A 7 anni sono meglio di noi
Di Davide Bianchi
Abbiamo una nuova alunna, ve ne parlerò dettagliatamente forse nel prossimo numero, per ora mi soffermo su un evento accaduto qualche giorno fa in merito a questo inserimento. Ho presentato io alla classe la nuova arrivata; L., la mia collega, era impegnata in compagnia dei genitori della bambina a sbrigare alcune pratiche burocratiche e amministrative in segreteria. La mia è stata una presentazione rapida, anche perché la nuova alunna mi sembrava serena, a suo agio e sicura di sé. Terminati i convenevoli, l’ho invitata a prendere posto al proprio banco e abbiamo iniziato tutti a lavorare a ritmi serrati. Abbiamo fatto le nostre attività di matematica per un paio d’ore, poi a qualche minuto dal suono della campanella che decreta l’inizio dell’intervallo, riflettevo tra me che forse sarebbe stato opportuno domandare a qualche altra mia alunna di sedersi accanto alla nuova compagna durante la pausa per fare conoscenza, mangiare insieme, chiacchierare, e così via. Un pensiero normale, da persona adulta che prova empaticamente a mettersi nei panni di una bambina di sette anni catapultata di punto in bianco in un contesto totalmente nuovo, senza conoscere nessuno e dovendosi districare con un metodo di lavoro completamente diverso.

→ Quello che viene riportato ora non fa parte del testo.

==> config.mk <==
export PLATFORM = sky130hd
export DESIGN_NAME = vdic_arg_collector
export DESIGN_NICKNAME = d
export VERILOG_FILES = /design/src/rtl/vdic_arg_collector.sv
export SDC_FILE = /design/constraint.sdc
export NUM_CORES = 1
export LEC_CHECK = 0
export ABC_AREA = 1
export CAP_MARGIN = 15
export CELL_PAD_IN_SITES_DETAIL_PLACEMENT = 1
export CELL_PAD_IN_SITES_GLOBAL_PLACEMENT = 1
export CORE_ASPECT_RATIO = 0.8
export CORE_MARGIN = 3
export CORE_UTILIZATION = 47
export DETAILED_ROUTE_END_ITERATION = 8
export PLACE_DENSITY = 0.92
export SLEW_MARGIN = 5
export SYNTH_ARGS = -nofsm -noshare
export SYNTH_HDL_FRONTEND = slang
export SYNTH_SLANG_ARGS = --single-unit
==> constraint.sdc <==
create_clock -name clk -period 3.46 [get_ports clk]
set_clock_uncertainty 0.15 [all_clocks]
set_input_delay 0.692 -clock clk [delete_from_list [all_inputs] [get_ports clk]]
set_output_delay 0.692 -clock clk [all_outputs]
set_load 0.01 [all_outputs]
[config.mk]
export PLATFORM = sky130hd
export DESIGN_NAME = fetch_unit
export DESIGN_NICKNAME = d
export VERILOG_FILES = /design/src/rtl/riscv_pkg.sv /design/src/rtl/fetch_queue.sv /design/src/rtl/fetch_unit.sv
export SDC_FILE = /design/constraint.sdc
export NUM_CORES = 1
export LEC_CHECK = 0
export CORE_MARGIN = 1
export CORE_UTILIZATION = 60
export DETAILED_ROUTE_END_ITERATION = 8
export PLACE_DENSITY_LB_ADDON = 0.08
export SYNTH_ARGS = -nofsm -noshare
export SYNTH_HDL_FRONTEND = slang
export SYNTH_SLANG_ARGS = --single-unit
[constraint.sdc]
create_clock -name clk -period 5.7 [get_ports clk]
set_clock_uncertainty 0.2 [all_clocks]
set_input_delay 1.14 -clock clk [delete_from_list [all_inputs] [get_ports clk]]
set_output_delay 1.14 -clock clk [all_outputs]
set_load 0.03 [all_outputs]
[src/rtl/riscv_pkg.sv]
// Shared definitions for the fetch path: widths, defaults and the queue entry layout.
package riscv_pkg;
  localparam int unsigned XLEN            = 32;
  localparam logic [31:0] RESET_PC_DEF    = 32'h0000_0000;
  localparam int unsigned QUEUE_DEPTH_DEF = 4;
  localparam logic [31:0] NOP_INSTR       = 32'h0000_0000;

  typedef struct packed {
    logic [XLEN-1:0] instr;
    logic [XLEN-1:0] pc;
  } fetch_entry_t;

  function automatic logic [XLEN-1:0] pc_align(input logic [XLEN-1:0] a);
    return {a[XLEN-1:2], 2'b00};
  endfunction
endpackage

[src/rtl/fetch_queue.sv]
// Show-ahead circular FIFO of {instr, pc} entries; flush wins over push and pop.
module fetch_queue
  import riscv_pkg::*;
#(
  parameter int unsigned DEPTH = QUEUE_DEPTH_DEF,
  localparam int unsigned AW   = $clog2(DEPTH),
  localparam int unsigned CW   = AW + 1
) (
  input  logic         clk,
  input  logic         rst,
  input  logic         i_flush,
  input  logic         i_push,
  input  fetch_entry_t i_push_data,
  input  logic         i_pop,
  output fetch_entry_t o_head,
  output logic         o_valid,
  output logic [CW-1:0] o_count
);

  fetch_entry_t  r_mem [DEPTH];
  logic [AW-1:0] r_wptr;
  logic [AW-1:0] r_rptr;
  logic [CW-1:0] r_count;

  logic w_valid;
  logic w_full;
  logic w_push;
  logic w_pop;

  assign w_valid = (r_count != '0);
  assign w_full  = (r_count == CW'(DEPTH));
  assign w_push  = i_push && !i_flush && !w_full;
  assign w_pop   = i_pop && !i_flush && w_valid;

  // Pointers wrap naturally because DEPTH is a power of two.
  always_ff @(posedge clk or posedge rst) begin
    if (rst) begin
      r_wptr  <= '0;
      r_rptr  <= '0;
      r_count <= '0;
    end else if (i_flush) begin
      r_wptr  <= '0;
      r_rptr  <= '0;
      r_count <= '0;
    end else begin
      if (w_push) r_wptr <= r_wptr + AW'(1);
      if (w_pop)  r_rptr <= r_rptr + AW'(1);
      r_count <= r_count + CW'(w_push) - CW'(w_pop);
    end
  end

  always_ff @(posedge clk) begin
    if (w_push) r_mem[r_wptr] <= i_push_data;
  end

  always_comb begin
    o_head = '{instr: NOP_INSTR, pc: '0};
    if (w_valid) o_head = r_mem[r_rptr];
  end

  assign o_valid = w_valid;
  assign o_count = r_count;

  a_no_push_full: assert property (@(posedge clk) disable iff (rst)
    !(i_push && !i_flush && w_full));

endmodule

[src/rtl/fetch_unit.sv]
// Instruction fetch front end: PC sequencing, single-outstanding memory credit and redirect handling.
module fetch_unit
  import riscv_pkg::*;
#(
  parameter logic [31:0] RESET_PC    = RESET_PC_DEF,
  parameter int unsigned QUEUE_DEPTH = QUEUE_DEPTH_DEF
) (
  input  logic            clk,
  input  logic            rst,
  output logic            imem_req,
  output logic [XLEN-1:0] imem_addr,
  input  logic [XLEN-1:0] imem_rdata,
  output logic [XLEN-1:0] instr,
  output logic [XLEN-1:0] instr_pc,
  output logic            instr_valid,
  input  logic            decode_ready,
  input  logic            redirect_valid,
  input  logic [XLEN-1:0] redirect_pc
);

  localparam int unsigned CW = $clog2(QUEUE_DEPTH) + 1;

  logic [XLEN-1:0] r_fetch_pc;
  logic            r_inflight;
  logic [XLEN-1:0] r_inflight_pc;

  logic [CW-1:0]   w_count;
  logic [CW-1:0]   w_credit;
  logic            w_req;
  logic            w_pop;
  logic            w_q_valid;
  fetch_entry_t    w_head;
  fetch_entry_t    w_push_data;

  // The outstanding request reserves a slot, so a push can never hit a full queue.
  assign w_credit = w_count + CW'(r_inflight);
  assign w_req    = !rst && !redirect_valid && (w_credit < CW'(QUEUE_DEPTH));
  assign w_pop    = w_q_valid && decode_ready && !redirect_valid;

  assign w_push_data = '{instr: imem_rdata, pc: r_inflight_pc};

  fetch_queue #(.DEPTH(QUEUE_DEPTH)) u_queue (
    .clk         (clk),
    .rst         (rst),
    .i_flush     (redirect_valid),
    .i_push      (r_inflight),
    .i_push_data (w_push_data),
    .i_pop       (w_pop),
    .o_head      (w_head),
    .o_valid     (w_q_valid),
    .o_count     (w_count)
  );

  always_ff @(posedge clk or posedge rst) begin
    if (rst) begin
      r_fetch_pc    <= RESET_PC;
      r_inflight    <= 1'b0;
      r_inflight_pc <= '0;
    end else begin
      r_inflight <= w_req;
      if (w_req) r_inflight_pc <= r_fetch_pc;
      if (redirect_valid)  r_fetch_pc <= pc_align(redirect_pc);
      else if (w_req)      r_fetch_pc <= r_fetch_pc + 32'd4;
    end
  end

  assign imem_req    = w_req;
  assign imem_addr   = w_req ? r_fetch_pc : '0;
  assign instr       = w_head.instr;
  assign instr_pc    = w_head.pc;
  assign instr_valid = w_q_valid;

endmodule

==> flow_summary.toml <==
[yosys]
yosys-top-cells-area = "edfxtp_1 57%, dfrtp_1 13%, mux4_2 11%"
synth_edf_count = 248
synthFlopType = "edfxtp_1"
ys_types = 47
syn-cell-area_mm2 = 0.0130
async_flop_share_pct = 21.5
netlist_instances = 744
ys_ff_latch = 316
seq_area_frac_synth_pct = 70.5
synth_largest_area_cell = "edfxtp_1"
synth_top_area_share_pct = 57.4
syn_area_per_cell_um2 = 17.4
yosysWarnings = 0

[sta]
whs_ns = 0.317
grt_setup_unrepaired = "false"
timing.slew.headroom_pct = 22.1
slew_violations = 0
tightest_slew_ns = 1.17
fin_crit_sh_pct = 82.1
finalSetupViolCount = 0
hold_viol = 0
fmax_mhz = 214
final.setup.tns_ns = 0
fin_ws_ns = 1.02
period_needed_ns = 4.68

[worst_hold_path]
hold_depth = 0
min_to = "u_queue.r_mem[2][15]$_DFFE_PP_"
worstHoldStart = "r_inflight_pc[15]$_DFFE_PP0P_"
hold_path_class = "reg2reg"

[status]
status = "finished clean"

[place]
gp_congestion = 0.882
place_inst = 1143
portBuffers = 159
pre_cts_slack_ns = 1.02
dp.final_hpwl_um = 14800

[critical_path]
required_ns = 4.36
crit_arrival_ns = 3.34
startpoint_type = "primary input"
worstSetupEndpointType = "output port"
crit_type = "in2out"
reg2reg_setup_slack_ns = 2.30
r2r_cells = 10
worstPathMaxFanout = 28
r2r-end = "u_queue.o_count[2]$_DFF_PP0_"
r2r-start = "u_queue.o_count[2]$_DFF_PP0_"

[clock_tree]
cts_num_sinks = 316
cts_made_buffers = 30
cts_tree = "done"
cts_max_path_buffers = 3
htree_levels = 1
cts_setup_buffers = 0
hold_buffers = 0
cts.clk_slew.worst_paths_ns = 0.06
post_cts_resize_count = 0
clk_latency_ns = 0.54
cts_root_buffer = "clkbuf_16"

[detailed_routing]
wl_per_cell_um = 20.8
dr.pass1.iters = 5
vias = 6992
drt-total-wl_um = 25000
ant_nets = 0
drt_iter0_drc = 460
vias_per_cell = 5.83
drc = 0

[floorplanning]
core-area_mm2 = 0.0211
fp.dieH_um = 149
rows = 53
start_util_pct = 61.5
fp.dieArea_mm2 = 0.0222
fp.dieW_um = 149
io_pins = 166

[final_layout]
layout_commonest_cell = "edfxtp_1"
finalNonFillerCells = 1199
final_cell_mix = "248 x edfxtp_1, 158 x clkdlybuf4s50_1, 93 x and2_1, 66 x dfrtp_1, 62 x mux4_2"
syn_to_final_growth_pct = 21.0
diodes = 0
fin_nets = 976
drive_gt1_share_pct = 18.1

[grt]
grt_max_degree = 66
antenna_found_initial = 0
grt_pass1_vias = 7249
overflow = 0
grt_pass1_wl_um = 39300
track_usage_pct = 23.2

[run]
drv_cap = 0

[power]
powerDensity_mw_per_mm2 = 452
leakage_nw = 5.35
irDropWorstVdd_mv = 0.309
per-stage QoR:
step / cell area (µm²) / util [%] / power [mW]
after CTS: 15700 / 74.5 / 7.16
after floorplan: 13000 / - / 4.42
after detailed placement: 14800 / 70.0 / 5.29
after global placement: 14800 / 70.0 / 5.24
final: 15700 / 74.5 / 7.10
after global routing: 15700 / 74.5 / 7.39
report_power, final:
part,internal (mW),switching (mW)
logic,1.03,1.19
registers,2.78,0.236
clock network,1.07,0.796
worst max-delay path, stage by stage:
cell and delay (ns):
clkdlybuf4s50_1 0.66, nor3_4 0.29, buf_4 0.35, and2_1 0.20, clkdlybuf4s50_1 0.69
registers in the layout, summed over array words and instances (netlist names):
register,count
u_queue.r_mem,248
u_queue.r_rptr,2
r_inflight_pc,30
u_queue.o_count,3
r_fetch_pc,30
r_inflight,1
u_queue.r_wptr,2
layout make-up:
| class | count | area (µm²) |
|---|---|---|
| repair buffers | 166 | 1650 |
| flip-flops and latches | 316 | 9150 |
| inverters | 9 | 33.8 |
| clock inverters | 22 | 149 |
| multi-input cells | 377 | 3580 |
| well taps | 275 | 344 |
| fillers | 1275 | 5390 |
| clock buffers | 34 | 787 |
synthesized netlist by cell type, types with 7 or more instances:
cell type / n
inv_1: 9
mux4_2: 62
buf_2: 10
nand2_1: 33
nor2_1: 17
and2_1: 97
xnor2_1: 10
mux2_2: 31
xor2_1: 19
nand4_1: 10
nand3_1: 13
clkbuf_1: 23
edfxtp_1: 248
or3_1: 7
ha_1: 7
o21ai_0: 28
dfrtp_1: 68
worst max path at each step:
stage / startpoint / cells after the start / to / slack, ns
floorplan: rst / 4 / imem_addr[17] / 2.01
global placement: rst / 5 / imem_addr[7] / 1.09
detailed placement: rst / 5 / imem_addr[4] / 1.02
CTS: rst / 5 / imem_addr[4] / 1.02
global route: rst / 5 / imem_addr[4] / 0.92
finish: rst / 5 / imem_addr[4] / 1.02
cell families (layout without fill, tap and decap cells):
| logic type | after synthesis | in the layout | share of synthesized area [%] |
|---|---|---|---|
| flip-flops | 316 | 316 | 70.5 |
| AND/OR/NAND/NOR | 203 | 203 | 9.24 |
| multiplexers | 97 | 97 | 13.9 |
| buffers and inverters | 54 | 231 | 2.10 |
| AO/OA/AOI/OAI | 36 | 36 | 1.45 |
| XOR/XNOR | 29 | 29 | 1.96 |
| adder cells (fa/ha/maj) | 8 | 8 | 0.829 |
| other | 1 | 4 | 0.0289 |
per-layer routing:
| layer | vias to the layer above | track usage (%) | share of wire, % |
|---|---|---|---|
| li1 | 3125 | - | - |
| met1 | 3593 | 33.3 | 43 |
| met2 | 245 | 38.5 | 50 |
| met3 | 29 | 2.84 | 5.2 |
| met4 | 0 | 5.20 | 1.3 |
| met5 | - | 0 | 0 |
Note: power is estimated with default switching activity, not from simulation.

Insomma, pensavo a quello che poteva essere il suo senso di estraneità e smarrimento in tale circostanza e, nello stesso tempo, alla possibilità che avendo a che fare con una compagna nuova, i miei alunni inizialmente potessero magari rapportarsi a lei con freddezza o in maniera timida e diffidente. Ho ragionato quindi sull’idea di incentivare un paio di ragazzine a fare un piccolo sforzo e mangiare insieme a lei durante l’intervallo. Con mia grande sorpresa, al suono della campanella, ancor prima di fare o dire qualcosa, noto E. – un’adorabile, loquace e socievolissima bambina dai capelli castani e dagli occhi furbi – scattare fulminea, merenda e succo di frutta alla mano, in direzione del banco della nuova compagna, trascinare la prima sedia, situata nel suo raggio d’azione, accanto alla sua, e iniziare una conversazione che ha già il sapore di una nuova amicizia. Io non ho dovuto fare o dire nulla. Hanno fatto e detto tutto loro. Sono ancora capaci di stupirmi, queste persone di sette, quasi otto anni, dimostrando, a loro modo, una maturità e una intelligenza emotiva e sociale, che noi adulti abbiamo bisogno sovente di andare a recuperare dietro mura che noi stessi erigiamo, vuoi per vergogna, vuoi per diffidenza o cinismo.